- **Records from a data collection**
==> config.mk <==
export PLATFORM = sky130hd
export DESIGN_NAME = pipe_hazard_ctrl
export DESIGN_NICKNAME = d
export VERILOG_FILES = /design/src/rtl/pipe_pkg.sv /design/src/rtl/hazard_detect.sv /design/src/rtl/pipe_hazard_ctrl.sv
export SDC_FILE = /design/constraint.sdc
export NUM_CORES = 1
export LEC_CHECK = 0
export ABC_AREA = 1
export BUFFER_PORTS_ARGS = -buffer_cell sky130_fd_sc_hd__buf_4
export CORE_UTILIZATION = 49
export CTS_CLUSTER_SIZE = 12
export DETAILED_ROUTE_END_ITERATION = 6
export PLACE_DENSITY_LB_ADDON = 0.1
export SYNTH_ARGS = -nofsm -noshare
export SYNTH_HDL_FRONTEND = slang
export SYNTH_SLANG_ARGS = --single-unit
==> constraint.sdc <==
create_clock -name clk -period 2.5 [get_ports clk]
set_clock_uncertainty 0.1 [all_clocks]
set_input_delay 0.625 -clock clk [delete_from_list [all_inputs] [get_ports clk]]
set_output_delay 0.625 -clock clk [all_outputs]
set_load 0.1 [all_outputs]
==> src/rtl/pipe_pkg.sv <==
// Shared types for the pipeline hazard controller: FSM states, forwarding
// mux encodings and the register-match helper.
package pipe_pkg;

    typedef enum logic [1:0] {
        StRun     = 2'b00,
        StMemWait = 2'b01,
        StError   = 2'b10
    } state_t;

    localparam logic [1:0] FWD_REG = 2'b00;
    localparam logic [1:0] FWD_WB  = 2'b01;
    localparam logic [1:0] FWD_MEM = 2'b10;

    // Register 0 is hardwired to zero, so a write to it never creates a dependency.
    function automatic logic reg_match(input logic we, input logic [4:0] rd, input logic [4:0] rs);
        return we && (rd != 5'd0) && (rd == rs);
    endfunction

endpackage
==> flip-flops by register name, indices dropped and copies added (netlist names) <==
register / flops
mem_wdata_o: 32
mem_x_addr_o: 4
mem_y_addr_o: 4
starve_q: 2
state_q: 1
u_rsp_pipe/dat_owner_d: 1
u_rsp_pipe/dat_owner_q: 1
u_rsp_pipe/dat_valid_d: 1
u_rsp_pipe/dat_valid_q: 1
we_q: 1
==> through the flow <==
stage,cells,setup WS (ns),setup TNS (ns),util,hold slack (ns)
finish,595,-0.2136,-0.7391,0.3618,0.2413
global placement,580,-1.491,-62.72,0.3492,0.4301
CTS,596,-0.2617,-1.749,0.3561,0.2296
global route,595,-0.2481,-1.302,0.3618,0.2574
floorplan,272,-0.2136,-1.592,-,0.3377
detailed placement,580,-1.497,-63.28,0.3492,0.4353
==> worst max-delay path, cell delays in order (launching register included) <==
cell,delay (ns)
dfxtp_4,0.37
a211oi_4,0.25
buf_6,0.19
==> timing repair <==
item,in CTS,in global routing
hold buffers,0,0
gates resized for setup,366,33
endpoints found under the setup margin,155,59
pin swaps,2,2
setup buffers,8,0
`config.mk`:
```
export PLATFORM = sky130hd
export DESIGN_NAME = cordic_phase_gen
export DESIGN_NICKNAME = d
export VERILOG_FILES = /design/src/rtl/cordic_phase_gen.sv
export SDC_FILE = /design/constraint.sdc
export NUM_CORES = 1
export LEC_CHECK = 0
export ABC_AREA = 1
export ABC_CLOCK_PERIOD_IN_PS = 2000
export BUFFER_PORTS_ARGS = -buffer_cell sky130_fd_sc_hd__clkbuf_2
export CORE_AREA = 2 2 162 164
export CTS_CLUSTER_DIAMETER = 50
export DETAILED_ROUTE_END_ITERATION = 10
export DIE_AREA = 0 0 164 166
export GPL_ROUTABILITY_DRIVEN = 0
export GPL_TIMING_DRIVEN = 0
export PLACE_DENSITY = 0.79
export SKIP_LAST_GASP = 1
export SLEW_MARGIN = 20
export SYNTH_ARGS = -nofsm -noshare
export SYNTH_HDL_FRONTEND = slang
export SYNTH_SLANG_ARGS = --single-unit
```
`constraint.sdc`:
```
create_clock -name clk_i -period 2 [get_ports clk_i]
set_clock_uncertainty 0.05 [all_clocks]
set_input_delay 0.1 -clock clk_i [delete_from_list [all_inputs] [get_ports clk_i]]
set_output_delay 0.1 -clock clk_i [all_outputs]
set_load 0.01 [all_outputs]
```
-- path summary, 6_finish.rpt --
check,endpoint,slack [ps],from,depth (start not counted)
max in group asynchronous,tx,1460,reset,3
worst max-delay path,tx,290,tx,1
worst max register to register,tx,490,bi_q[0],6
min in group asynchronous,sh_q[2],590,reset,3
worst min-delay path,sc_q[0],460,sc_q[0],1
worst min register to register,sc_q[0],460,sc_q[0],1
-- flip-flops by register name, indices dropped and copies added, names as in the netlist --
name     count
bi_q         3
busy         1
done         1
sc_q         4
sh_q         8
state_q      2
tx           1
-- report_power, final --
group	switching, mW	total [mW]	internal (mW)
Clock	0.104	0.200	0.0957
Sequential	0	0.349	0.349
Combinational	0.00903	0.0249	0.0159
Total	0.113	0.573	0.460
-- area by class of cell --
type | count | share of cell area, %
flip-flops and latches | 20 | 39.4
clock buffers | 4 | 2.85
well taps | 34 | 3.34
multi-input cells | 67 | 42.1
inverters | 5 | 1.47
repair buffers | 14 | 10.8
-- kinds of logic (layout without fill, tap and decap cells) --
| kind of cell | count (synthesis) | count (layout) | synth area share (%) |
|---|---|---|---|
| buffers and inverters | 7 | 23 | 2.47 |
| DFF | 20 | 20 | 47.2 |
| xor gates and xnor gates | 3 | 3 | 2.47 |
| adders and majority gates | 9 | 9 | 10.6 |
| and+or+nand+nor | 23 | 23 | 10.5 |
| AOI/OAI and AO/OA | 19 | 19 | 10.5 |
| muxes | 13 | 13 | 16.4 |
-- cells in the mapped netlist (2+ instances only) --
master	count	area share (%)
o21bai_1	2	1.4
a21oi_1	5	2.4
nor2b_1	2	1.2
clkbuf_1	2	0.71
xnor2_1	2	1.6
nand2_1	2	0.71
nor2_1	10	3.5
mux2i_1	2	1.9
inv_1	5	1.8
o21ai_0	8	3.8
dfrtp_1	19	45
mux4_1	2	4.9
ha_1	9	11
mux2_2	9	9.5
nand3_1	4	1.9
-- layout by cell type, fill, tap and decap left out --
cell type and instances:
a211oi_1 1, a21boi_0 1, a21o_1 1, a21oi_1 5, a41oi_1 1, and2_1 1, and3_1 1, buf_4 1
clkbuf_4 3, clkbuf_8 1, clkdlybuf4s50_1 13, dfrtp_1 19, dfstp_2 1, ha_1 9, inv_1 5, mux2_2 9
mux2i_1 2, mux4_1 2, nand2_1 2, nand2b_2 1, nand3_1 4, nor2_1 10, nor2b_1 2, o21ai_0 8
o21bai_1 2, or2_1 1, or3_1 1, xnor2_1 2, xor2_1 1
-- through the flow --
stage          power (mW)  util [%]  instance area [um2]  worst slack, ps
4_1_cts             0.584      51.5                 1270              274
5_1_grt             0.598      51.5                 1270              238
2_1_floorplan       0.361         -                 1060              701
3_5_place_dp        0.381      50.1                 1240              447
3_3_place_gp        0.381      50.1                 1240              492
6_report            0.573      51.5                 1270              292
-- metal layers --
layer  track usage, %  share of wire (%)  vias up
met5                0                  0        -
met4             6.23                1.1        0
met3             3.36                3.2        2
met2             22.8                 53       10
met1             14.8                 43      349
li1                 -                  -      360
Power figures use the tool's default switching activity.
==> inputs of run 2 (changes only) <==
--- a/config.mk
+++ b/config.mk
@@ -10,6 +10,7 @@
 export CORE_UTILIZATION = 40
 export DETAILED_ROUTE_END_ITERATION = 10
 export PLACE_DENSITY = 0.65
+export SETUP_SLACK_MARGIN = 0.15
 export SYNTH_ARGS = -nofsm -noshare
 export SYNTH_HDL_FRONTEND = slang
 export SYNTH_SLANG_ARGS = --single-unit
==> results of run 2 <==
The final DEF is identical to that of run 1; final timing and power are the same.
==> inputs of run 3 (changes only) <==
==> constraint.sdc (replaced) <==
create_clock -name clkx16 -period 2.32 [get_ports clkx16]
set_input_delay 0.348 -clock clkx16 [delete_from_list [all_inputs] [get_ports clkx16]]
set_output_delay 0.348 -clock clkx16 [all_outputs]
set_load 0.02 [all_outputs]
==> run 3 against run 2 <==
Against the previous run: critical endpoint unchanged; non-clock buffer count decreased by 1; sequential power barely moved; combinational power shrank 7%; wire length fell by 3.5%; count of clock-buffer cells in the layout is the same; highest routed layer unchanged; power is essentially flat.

- **PROBLEM**
Above are the records; from them, give again exactly the lines from the one containing "max-delay path, cell" through the one containing "-- area by class", both included.

- **SOLUTION FOR THIS TASK**
==> worst max-delay path, cell delays in order (launching register included) <==
cell,delay (ns)
dfxtp_4,0.37
a211oi_4,0.25
buf_6,0.19
==> timing repair <==
item,in CTS,in global routing
hold buffers,0,0
gates resized for setup,366,33
endpoints found under the setup margin,155,59
pin swaps,2,2
setup buffers,8,0
`config.mk`:
```
export PLATFORM = sky130hd
export DESIGN_NAME = cordic_phase_gen
export DESIGN_NICKNAME = d
export VERILOG_FILES = /design/src/rtl/cordic_phase_gen.sv
export SDC_FILE = /design/constraint.sdc
export NUM_CORES = 1
export LEC_CHECK = 0
export ABC_AREA = 1
export ABC_CLOCK_PERIOD_IN_PS = 2000
export BUFFER_PORTS_ARGS = -buffer_cell sky130_fd_sc_hd__clkbuf_2
export CORE_AREA = 2 2 162 164
export CTS_CLUSTER_DIAMETER = 50
export DETAILED_ROUTE_END_ITERATION = 10
export DIE_AREA = 0 0 164 166
export GPL_ROUTABILITY_DRIVEN = 0
export GPL_TIMING_DRIVEN = 0
export PLACE_DENSITY = 0.79
export SKIP_LAST_GASP = 1
export SLEW_MARGIN = 20
export SYNTH_ARGS = -nofsm -noshare
export SYNTH_HDL_FRONTEND = slang
export SYNTH_SLANG_ARGS = --single-unit
```
`constraint.sdc`:
```
create_clock -name clk_i -period 2 [get_ports clk_i]
set_clock_uncertainty 0.05 [all_clocks]
set_input_delay 0.1 -clock clk_i [delete_from_list [all_inputs] [get_ports clk_i]]
set_output_delay 0.1 -clock clk_i [all_outputs]
set_load 0.01 [all_outputs]
```
-- path summary, 6_finish.rpt --
check,endpoint,slack [ps],from,depth (start not counted)
max in group asynchronous,tx,1460,reset,3
worst max-delay path,tx,290,tx,1
worst max register to register,tx,490,bi_q[0],6
min in group asynchronous,sh_q[2],590,reset,3
worst min-delay path,sc_q[0],460,sc_q[0],1
worst min register to register,sc_q[0],460,sc_q[0],1
-- flip-flops by register name, indices dropped and copies added, names as in the netlist --
name     count
bi_q         3
busy         1
done         1
sc_q         4
sh_q         8
state_q      2
tx           1
-- report_power, final --
group	switching, mW	total [mW]	internal (mW)
Clock	0.104	0.200	0.0957
Sequential	0	0.349	0.349
Combinational	0.00903	0.0249	0.0159
Total	0.113	0.573	0.460
-- area by class of cell --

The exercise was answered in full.